Jim Worthey • Lighting & Color Research • jim@jimworthey.com • 301-977-3551 • 11 Rye Court, Gaithersburg, MD 20878-1901, USA

Effect of Veiling Reflections on Vision of Colored Objects
This article was published in 1989: James A. Worthey "Effect of veiling reflections on vision of colored objects," Journal of the IES 18(2):10-15 (Summer 1989). In the version below, I have copied the original with a minimum of editing. The text has been retyped, so there could be typographical errors. Any inserted or updated material is in [square brackets] or otherwise indicated.

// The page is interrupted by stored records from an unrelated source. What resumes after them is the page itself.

File: config.mk
export PLATFORM = sky130hd
export DESIGN_NAME = status_i2c_top
export DESIGN_NICKNAME = d
export VERILOG_FILES = /design/src/hw/status_i2c_pkg.sv /design/src/hw/i2c_bus_sampler.sv /design/src/hw/i2c_slave_fsm.sv /design/src/hw/i2c_sda_driver.sv /design/src/hw/port_select.sv /design/src/hw/status_i2c_top.sv
export SDC_FILE = /design/constraint.sdc
export NUM_CORES = 1
export LEC_CHECK = 0
export BUFFER_PORTS_ARGS = -buffer_cell sky130_fd_sc_hd__buf_2
export CORE_UTILIZATION = 45
export CTS_CLUSTER_SIZE = 20
export DETAILED_ROUTE_END_ITERATION = 7
export GPL_ROUTABILITY_DRIVEN = 0
export PLACE_DENSITY = 0.83
export SLEW_MARGIN = 20
export SYNTH_ARGS = -nofsm -noshare
export SYNTH_HDL_FRONTEND = slang
export SYNTH_SLANG_ARGS = --single-unit
File: constraint.sdc
create_clock -name SYSCLK -period 5.2 [get_ports SYSCLK]
set_clock_uncertainty 0.15 [all_clocks]
set_input_delay 1.04 -clock SYSCLK [delete_from_list [all_inputs] [get_ports SYSCLK]]
set_output_delay 1.04 -clock SYSCLK [all_outputs]
set_load 0.03 [all_outputs]
File: src/hw/status_i2c_pkg.sv
// status controller i2c slave
// shared widths, states and bus structs

package status_i2c_pkg;

	// ************************************************************************
	// widths
	// ************************************************************************
	localparam int addr_w    = 7;   // device address
	localparam int byte_w    = 8;   // one data byte on the bus
	localparam int num_ports = 16;  // ports behind the location high nibble
	localparam int nib_w     = 4;   // port / offset index
	localparam int bit_cnt_w = 4;   // counts 0..9, 9 is the ack bit

	// one-hot transaction states
	typedef enum logic [4:0]
	{
		st_idle = 5'b00001,  // bus free or not addressed
		st_addr = 5'b00010,  // device address byte
		st_loc  = 5'b00100,  // location byte of a write
		st_data = 5'b01000,  // data byte, either direction
		st_end  = 5'b10000   // access done, wait for stop or restart
	} i2c_state_e;

	// ************************************************************************
	// shared structs
	// ************************************************************************

	// bus events, all registered in the sampler
	typedef struct packed
	{
		logic scl_lvl;   // synchronised scl
		logic sda_lvl;   // synchronised sda
		logic scl_rise;
		logic scl_fall;
		logic sda_rise;
		logic sda_fall;
		logic start;     // sda fall with scl high
		logic stop;      // sda rise with scl high
	} bus_ev_t;

	// transaction status from the fsm to the sda driver
	typedef struct packed
	{
		i2c_state_e             state;
		logic [bit_cnt_w-1:0]   bit_cnt;
		logic                   rd_wr;     // 1 = read
		logic                   addr_ok;   // address byte matched
		logic                   loc_tick;  // read location advanced
	} xfer_t;

	// read data of all ports, one byte each
	typedef logic [byte_w-1:0] port_bus_t [num_ports];

endpackage

File: src/hw/i2c_bus_sampler.sv
// i2c line sampler
// scl/sda synchronisers, edges and bus conditions

module i2c_bus_sampler
(
	input  logic                    SYSCLK,
	input  logic                    RESET_N,
	input  logic                    scl,
	input  logic                    sda_in,
	output status_i2c_pkg::bus_ev_t ev
);

	logic scl_d1;  // first sync stage
	logic scl_d2;  // second sync stage
	logic sda_d1;
	logic sda_d2;

	logic scl_rise_w;
	logic scl_fall_w;
	logic sda_rise_w;
	logic sda_fall_w;

	// edges between the two sync stages
	assign scl_rise_w = scl_d1 & ~scl_d2;
	assign scl_fall_w = ~scl_d1 & scl_d2;
	assign sda_rise_w = sda_d1 & ~sda_d2;
	assign sda_fall_w = ~sda_d1 & sda_d2;

	always_ff @(posedge SYSCLK or negedge RESET_N)
	begin
		if (!RESET_N)
		begin
			scl_d1 <= 1'b1;  // idle bus is high, no false edge after reset
			scl_d2 <= 1'b1;
			sda_d1 <= 1'b1;
			sda_d2 <= 1'b1;
			ev     <= '{scl_lvl: 1'b1, sda_lvl: 1'b1, default: 1'b0};
		end
		else
		begin
			scl_d1 <= scl;
			scl_d2 <= scl_d1;
			sda_d1 <= sda_in;
			sda_d2 <= sda_d1;
			// event outputs, one cycle pulses
			ev.scl_lvl  <= scl_d1;
			ev.sda_lvl  <= sda_d1;
			ev.scl_rise <= scl_rise_w;
			ev.scl_fall <= scl_fall_w;
			ev.sda_rise <= sda_rise_w;
			ev.sda_fall <= sda_fall_w;
			ev.start    <= sda_fall_w & scl_d1 & scl_d2;  // scl stable high
			ev.stop     <= sda_rise_w & scl_d1 & scl_d2;
		end
	end

endmodule

File: src/hw/i2c_slave_fsm.sv
// i2c slave transaction fsm
// bit count, input shifter, address match, location and write data

module i2c_slave_fsm
(
	input  logic                                    SYSCLK,
	input  logic                                    RESET_N,
	input  status_i2c_pkg::bus_ev_t                 ev,
	input  logic [status_i2c_pkg::addr_w-1:0]       dev_address,
	input  logic                                    master_nack,
	output status_i2c_pkg::xfer_t                   xfer,
	output logic [status_i2c_pkg::byte_w-1:0]       loc,
	output logic [status_i2c_pkg::byte_w-1:0]       dout,
	output logic                                    rd_en,
	output logic                                    wr_en
);
	import status_i2c_pkg::*;

	i2c_state_e           state;
	logic [bit_cnt_w-1:0] bit_cnt;
	logic [byte_w-1:0]    shift_in;   // sda bits, msb first
	logic                 rd_wr;
	logic                 addr_ok;
	logic                 loc_tick;
	logic                 rise_d1;    // scl rise delayed one cycle

	logic cnt8;
	logic cnt9;
	logic next_byte;    // scl fall at the end of the ack bit
	logic byte_done;    // scl fall right after the 8th data bit

	assign cnt8      = (bit_cnt == bit_cnt_w'(8));
	assign cnt9      = (bit_cnt == bit_cnt_w'(9));
	assign next_byte = cnt9 & ev.scl_fall;
	assign byte_done = cnt8 & ev.scl_fall;

	// ************************************************************************
	// bit counter and input shifter
	// ************************************************************************
	always_ff @(posedge SYSCLK or negedge RESET_N)
	begin
		if (!RESET_N)
			bit_cnt <= '0;
		else if (ev.start | ev.stop | next_byte)
			bit_cnt <= '0;
		else if (ev.scl_rise && state != st_idle)
			bit_cnt <= bit_cnt + 1'b1;  // counts sampled bits
	end

	always_ff @(posedge SYSCLK)
	begin
		if (ev.scl_rise)
			shift_in <= {shift_in[byte_w-2:0], ev.sda_lvl};
	end

	// address byte: r/w bit and match, once 8 bits are in
	always_ff @(posedge SYSCLK or negedge RESET_N)
	begin
		if (!RESET_N)
		begin
			rd_wr   <= 1'b0;
			addr_ok <= 1'b0;
		end
		else if (ev.start | ev.stop)
		begin
			rd_wr   <= 1'b0;
			addr_ok <= 1'b0;
		end
		else if (state == st_addr && cnt8)
		begin
			rd_wr   <= shift_in[0];
			addr_ok <= (shift_in[byte_w-1:1] == dev_address);
		end
	end

	// ************************************************************************
	// state
	// ************************************************************************
	always_ff @(posedge SYSCLK or negedge RESET_N)
	begin
		if (!RESET_N)
			state <= st_idle;
		else if (ev.start)
			state <= st_addr;  // start and repeated start
		else if (ev.stop)
			state <= st_idle;
		else if (next_byte)
		begin
			case (state)
				st_addr: state <= !addr_ok ? st_idle : (rd_wr ? st_data : st_loc);
				st_loc:  state <= st_data;
				st_data: state <= (rd_wr & master_nack) ? st_idle : st_end;
				default: state <= st_idle;  // st_end, extra bytes are not taken
			endcase
		end
	end

	// location and write data, latched on the scl fall after bit 8
	always_ff @(posedge SYSCLK or negedge RESET_N)
	begin
		if (!RESET_N)
		begin
			loc      <= '0;
			dout     <= '0;
			loc_tick <= 1'b0;
		end
		else
		begin
			loc_tick <= byte_done & (state == st_data) & rd_wr;
			if (byte_done && state == st_loc)
				loc <= shift_in;
			else if (byte_done && state == st_data && rd_wr)
				loc <= loc + 1'b1;  // next read fetches the following location
			if (byte_done && state == st_data && !rd_wr)
				dout <= shift_in;
		end
	end

	// access strobes
	always_ff @(posedge SYSCLK or negedge RESET_N)
	begin
		if (!RESET_N)
		begin
			rise_d1 <= 1'b0;
			rd_en   <= 1'b0;
			wr_en   <= 1'b0;
		end
		else
		begin
			rise_d1 <= ev.scl_rise;
			// ack bit of a matched read address
			rd_en   <= rise_d1 & cnt9 & (state == st_addr) & addr_ok & rd_wr;
			// first scl rise after the data ack, bit_cnt moves on so only once
			wr_en   <= ev.scl_rise & (bit_cnt == '0) & (state == st_end) & ~rd_wr;
		end
	end

	assign xfer = '{state: state, bit_cnt: bit_cnt, rd_wr: rd_wr,
		addr_ok: addr_ok, loc_tick: loc_tick};

endmodule

File: src/hw/i2c_sda_driver.sv
// i2c sda driver
// ack generation, read data shifter, master nack

module i2c_sda_driver
(
	input  logic                                SYSCLK,
	input  logic                                RESET_N,
	input  status_i2c_pkg::bus_ev_t             ev,
	input  status_i2c_pkg::xfer_t               xfer,
	input  logic [status_i2c_pkg::byte_w-1:0]   rd_byte,
	output logic                                sda_oe,
	output logic                                sda_out,
	output logic                                master_nack
);
	import status_i2c_pkg::*;

	logic [byte_w-1:0] shift_out;  // remaining read bits, msb next
	logic              quiet;      // sda must be released
	logic              rd_data;    // read data phase
	logic              ack_me;     // slave acks the current byte
	logic              load;       // end of matched read address ack

	assign quiet   = (xfer.state == st_idle) | (xfer.state == st_end) | ev.start | ev.stop;
	assign rd_data = (xfer.state == st_data) & xfer.rd_wr;
	assign ack_me  = (xfer.state == st_addr) ? xfer.addr_ok : ~rd_data;
	assign load    = (xfer.state == st_addr) & xfer.addr_ok & xfer.rd_wr;

	always_ff @(posedge SYSCLK or negedge RESET_N)
	begin
		if (!RESET_N)
		begin
			sda_oe    <= 1'b0;
			sda_out   <= 1'b1;
			shift_out <= '1;
		end
		else if (quiet)
		begin
			sda_oe  <= 1'b0;
			sda_out <= 1'b1;
		end
		else if (ev.scl_fall)  // sda changes only while scl is low
		begin
			if (xfer.bit_cnt == bit_cnt_w'(8))
			begin
				sda_oe  <= ack_me;  // ack, or let the master ack a read byte
				sda_out <= 1'b0;
			end
			else if (xfer.bit_cnt == bit_cnt_w'(9))
			begin
				sda_oe    <= load;
				sda_out   <= load ? rd_byte[byte_w-1] : 1'b1;  // bit 7 of read data
				shift_out <= {rd_byte[byte_w-2:0], 1'b1};
			end
			else
			begin
				sda_oe    <= rd_data & ~master_nack;
				sda_out   <= shift_out[byte_w-1];
				shift_out <= {shift_out[byte_w-2:0], 1'b1};
			end
		end
		else if (xfer.loc_tick)
			shift_out <= '1;  // byte sent, nothing left to shift
	end

	// ************************************************************************
	// master ack/nack after a read byte, sampled on the 9th scl rise
	// ************************************************************************
	always_ff @(posedge SYSCLK or negedge RESET_N)
	begin
		if (!RESET_N)
			master_nack <= 1'b0;
		else if (ev.start)
			master_nack <= 1'b0;
		else if (ev.scl_rise && rd_data && xfer.bit_cnt == bit_cnt_w'(8))
			master_nack <= ev.sda_lvl;  // high = nack, end of read
	end

endmodule

File: src/hw/port_select.sv
// port and offset select
// one-hot decode of the location, read data capture

module port_select
(
	input  logic                                    SYSCLK,
	input  logic                                    RESET_N,
	input  logic [status_i2c_pkg::byte_w-1:0]       loc,
	input  logic                                    rd_en,
	input  logic                                    wr_en,
	input  status_i2c_pkg::port_bus_t               din,
	output logic [status_i2c_pkg::num_ports-1:0]    port_cs,
	output logic [status_i2c_pkg::num_ports-1:0]    offset_sel,
	output logic [status_i2c_pkg::byte_w-1:0]       rd_byte
);
	import status_i2c_pkg::*;

	logic [nib_w-1:0]     port_idx;   // loc high nibble
	logic [nib_w-1:0]     offset_idx; // loc low nibble
	logic [num_ports-1:0] port_dec;
	logic                 rd_cap;     // rd_en delayed, aligned with port_cs

	assign port_idx   = loc[byte_w-1:nib_w];
	assign offset_idx = loc[nib_w-1:0];

	assign port_dec   = num_ports'(1) << port_idx;
	assign offset_sel = num_ports'(1) << offset_idx;  // always valid

	// port_cs pulse, one cycle per access
	always_ff @(posedge SYSCLK or negedge RESET_N)
	begin
		if (!RESET_N)
		begin
			port_cs <= '0;
			rd_cap  <= 1'b0;
		end
		else
		begin
			port_cs <= (rd_en | wr_en) ? port_dec : '0;
			rd_cap  <= rd_en;
		end
	end

	// read byte from the selected port while its cs is up
	always_ff @(posedge SYSCLK)
	begin
		if (rd_cap)
			rd_byte <= din[port_idx];
	end

endmodule

File: src/hw/status_i2c_top.sv
// status controller i2c slave top

module status_i2c_top
(
	input  logic                                    SYSCLK,
	input  logic                                    RESET_N,
	input  logic                                    scl,
	input  logic                                    sda_in,
	input  logic [status_i2c_pkg::addr_w-1:0]       dev_address,
	input  status_i2c_pkg::port_bus_t               din,
	output logic                                    sda_oe,
	output logic                                    sda_out,
	output logic [status_i2c_pkg::byte_w-1:0]       dout,
	output logic                                    rd_wr,
	output logic [status_i2c_pkg::num_ports-1:0]    port_cs,
	output logic [status_i2c_pkg::num_ports-1:0]    offset_sel
);
	import status_i2c_pkg::*;

	bus_ev_t           ev;
	xfer_t             xfer;
	logic [byte_w-1:0] loc;
	logic [byte_w-1:0] rd_byte;
	logic              rd_en;
	logic              wr_en;
	logic              master_nack;

	assign rd_wr = xfer.rd_wr;

	i2c_bus_sampler sampler_i
	(
		.SYSCLK  (SYSCLK),
		.RESET_N (RESET_N),
		.scl     (scl),
		.sda_in  (sda_in),
		.ev      (ev)
	);

	i2c_slave_fsm fsm_i
	(
		.SYSCLK      (SYSCLK),
		.RESET_N     (RESET_N),
		.ev          (ev),
		.dev_address (dev_address),
		.master_nack (master_nack),
		.xfer        (xfer),
		.loc         (loc),
		.dout        (dout),
		.rd_en       (rd_en),
		.wr_en       (wr_en)
	);

	i2c_sda_driver sda_i
	(
		.SYSCLK      (SYSCLK),
		.RESET_N     (RESET_N),
		.ev          (ev),
		.xfer        (xfer),
		.rd_byte     (rd_byte),
		.sda_oe      (sda_oe),
		.sda_out     (sda_out),
		.master_nack (master_nack)
	);

	port_select port_i
	(
		.SYSCLK     (SYSCLK),
		.RESET_N    (RESET_N),
		.loc        (loc),
		.rd_en      (rd_en),
		.wr_en      (wr_en),
		.din        (din),
		.port_cs    (port_cs),
		.offset_sel (offset_sel),
		.rd_byte    (rd_byte)
	);

endmodule

==> results by stage, run 1 <==
Run status:
- The flow ran to the end, and the final reports show no timing, DRC or antenna violations.

Global routing:
- The number of antenna violations at the first check in global routing is 1.
- The via count of the first global-routing pass is 3973.
- The global-route wire length before repair is 20.7 mm.
- The overall fraction of global-route tracks in use is 24.3%.
- Global routing finished with a remaining overflow of 0.
- The largest net degree at the start of global routing is 42.

Timing:
- The post-layout worst setup margin is 2390 ps.
- The final max-slew violation count was 0.
- The final critical delay including setup and external delays is 2810 ps.
- Adding up every negative setup slack in the final design gives 0 ps.
- Setup repair after global routing left no endpoint under its margin.
- The actual slew at the worst max-slew pin is 784 ps.
- The upper clock frequency limit is 0.356 GHz.
- Final hold analysis gives a worst-case slack of 226 ps.
- Setup violations remaining at the end of the flow were counted as 0.
- Headroom to the max-slew limit came out at 47.8%.
- The post-route clock period utilization is 54.0%.
- The count of final hold-check violations is 0.

Floorplanning:
- From bottom edge to top edge, the die measures 104 microns.
- The chip width is 104 microns.
- The number of placement rows is 36.
- The area of the placeable core is 9910 sq um.
- The die footprint is 10800 sq um.
- The effective utilization at floorplan is 47.1%.
- 182 I/O pins were placed.

Place:
- The post-DP HPWL is 9.69 mm.
- The setup slack at placement is 2610 ps.
- The count of input and output buffers is 181.

Final layout:
- The post-route core utilization is 58.9%.
- The number of filler cells placed in the layout is 836.
- The multi-input combinational cell area is 2350 sq um.
- The number of nets in the finished design is 684.
- Cells with a size suffix above 1 make up 50.1% of the layout.
- The sequential cells in the finished layout cover a total of 2150 sq um.
- The repair_antennas step left the layout with diodes totalling 0.
- Compared with the post-synthesis result, the final layout area differs by 25.0%.

Synth:
- Of the post-synthesis cell area, the dominant cell type holds 28.4%.
- Synthesis produced a netlist with a net count of 515.
- The top cell type by total area after synthesis is sky130_fd_sc_hd__dfrtp_1.
- Dividing the synthesized area by the synthesized cell count gives 12.7 sq um.
- The number of storage elements in the synthesis netlist is 82.
- The cell count after synthesis is 367.
- The count of yosys warnings during synthesis is 0.
- In the synthesized netlist the async set-or-reset flop fraction comes to 80.5%.
- The synthesized design contains 16 enable-type register cells.
- In this run, distinct cell masters in the synthesized netlist total 58.
- After synthesis, the cell types taking the most area are sky130_fd_sc_hd__dfrtp_1, sky130_fd_sc_hd__mux4_2, sky130_fd_sc_hd__edfxtp_1, sky130_fd_sc_hd__dfstp_2, sky130_fd_sc_hd__ha_1.
- The sequential-to-total area share from yosys stat is 46.0%.
- Among all flip-flop cells after synthesis, the most frequent one is sky130_fd_sc_hd__dfrtp_1.
- In this run the cell area of the synthesized design comes to 4670 sq um.

Power and ir drop:
- In this run, flip-flops and latches consume 52.5% of the power.
- For this design the total switching power over the nets is 370 uW.
- The clock network accounts for 33.2% of the total power.
- The internal power of the cells is 991 uW.
- Across the VDD grid, the largest voltage drop is 0.000206 V.
- In this run switching power makes up 27.2% of total power.
- The share of total power in combinational logic is 14.3%.
- In this run the power density over the cells is 233 nW/um^2.
- For this design the static power due to leakage is 0.00268 uW.

Detailed routing:
- The detailed-route vias per instance is 5.70.
- The DRC marker count from the first detailed-route iteration is 217.
- The length of the first detailed-routing pass in iterations is 4.
- Dividing the detail-routed wire length by the instance count gives 18.5 microns.
- The post-detailed-route count of antenna-violating nets is 0.
- The routed layout has 3839 vias.
- The number of remaining DRC errors is 0.
- The wire length after detailed routing is 12.5 mm.

Clock network:
- After clock tree synthesis, the setup repair step added 0 buffers.
- The number of instances resized during post-cts repair is 0.
- The tree is rooted in a sky130_fd_sc_hd__clkbuf_8.
- The H-tree depth is 3.
- The register clock-pin slew on the reported worst setup and hold paths is 90 ps.
- The clock latency on the worst-skew pair is 360 ps.
- The number of clock sinks is 82.
- The total CTS buffers is 9.
- TritonCTS built the clock tree.
- The maximum count of clock buffers along a single path is 2.
- Hold repair after CTS inserted 0 buffers.

Worst setup path:
- The worst reg-to-reg setup slack is 2600 ps.
- For the worst flop-to-flop path, the logic depth is 6.
- The required time at the worst-slack endpoint is 4010 ps.
- The critical register-to-register path endpoint is fsm_i.state[2].
- The kind of end point of the critical path is an output pin.
- In this run the worst path has a maximum fanout of 12.
- The endpoint arrival time on the critical path is 1620 ps.
- The origin of the critical flop-to-flop path is fsm_i.bit_cnt[1].
- By startpoint and endpoint, the worst setup path is classified as flip-flop to output pin.
- The type of origin of the critical path is a flip-flop.

Min path:
- The hold path endpoint is sampler_i.sda_d2.
- The type of the worst min-delay path is flip-flop to flip-flop.
- The hold path startpoint is sampler_i.sda_d1.
- Counting instances, the worst hold path has a depth of 0.

Flow run:
- The count of max-cap constraint violations is 0.
==> cell families after synthesis <==
logic type	share of synthesized area, %
AOI/OAI and AO/OA	6.78
xor gates and xnor gates	2.44
adders and majority gates	2.41
buffers and inverters	3.56
DFF	46.0
muxes	23.6
and+or+nand+nor	15.2
==> how the worst max path moves through the flow <==
| stage | startpoint | to | cells after the start |
|---|---|---|---|
| after floorplan | fsm_i.loc[2] | offset_sel[3] | 4 |
| after global placement | fsm_i.bit_cnt[1] | fsm_i.state[2] | 6 |
| after detailed placement | fsm_i.bit_cnt[1] | fsm_i.state[2] | 6 |
| after CTS | fsm_i.loc[2] | offset_sel[11] | 4 |
| after global routing | fsm_i.loc[2] | offset_sel[11] | 4 |
| final | fsm_i.loc[2] | offset_sel[11] | 4 |
==> cell usage in the layout (no fill, tap or decap), types with 6 or more instances in the layout <==
master / count
sky130_fd_sc_hd__nor2_1: 30
sky130_fd_sc_hd__and3_1: 12
sky130_fd_sc_hd__mux2_2: 8
sky130_fd_sc_hd__nand2_1: 14
sky130_fd_sc_hd__nor3_1: 8
sky130_fd_sc_hd__a31oi_1: 10
sky130_fd_sc_hd__o21ai_0: 6
sky130_fd_sc_hd__ha_1: 9
sky130_fd_sc_hd__nand4_1: 6
sky130_fd_sc_hd__xnor2_1: 10
sky130_fd_sc_hd__edfxtp_1: 16
sky130_fd_sc_hd__dfrtp_1: 52
sky130_fd_sc_hd__inv_1: 11
sky130_fd_sc_hd__nand3_1: 7
sky130_fd_sc_hd__buf_2: 181
sky130_fd_sc_hd__clkbuf_8: 9
sky130_fd_sc_hd__dfstp_2: 13
sky130_fd_sc_hd__mux4_2: 40
sky130_fd_sc_hd__a21oi_1: 9
sky130_fd_sc_hd__and2_1: 6
sky130_fd_sc_hd__nor2b_1: 6
sky130_fd_sc_hd__mux2i_1: 11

Effect of Veiling Reflections on Vision of Colored Objects
James A. Worthey

Introduction
Familiar light sources vary by a factor of about 10⁶ in the bright solid angle they present. Table 1 ranks a number of sources according to the solid angle subtended by their bright areas, based on simple measurements and calculations. For instance, the filament area for the unfrosted 60 W bulb is calculated from the observation that the coiled coil appears to be 1 mm diameter by 20 mm long. For the ordinary frosted lamp, naked-eye observation shows the bright spot to be a circle of about 20 mm diameter. For the Soft White lamp, the bright spot is taken to be a circle of the bulb diameter. Obviously, the choice of 2 m distance for the individual electric lights is arbitrary and affects their comparison with the sun and the luminous ceiling. Nonetheless, the range of variation is great. (In Table 1, I forgo power-of-ten notation for solid angles in order to dramatize the range of magnitudes.)

Table 1---Light source sizes
Light Source	Area, (m²)	Solid Angle at 2 meters distance, microsteradians
Unfrosted 60 W incandescent bulb	2.0×10^-5	5
The Sun (distance = 93 million mi)	1.5×10¹⁸	67
Ordinary frosted 60-W incandescent bulb	3.1×10^-4	79
Soft White 60-W incandescent bulb	2.4×10^-3	590
F40T12 fluorescent tube	4.6×10^-2	12,000
Luminous ceiling, extending to ∞ (2π steradians)	many	6,300,000 [2π million]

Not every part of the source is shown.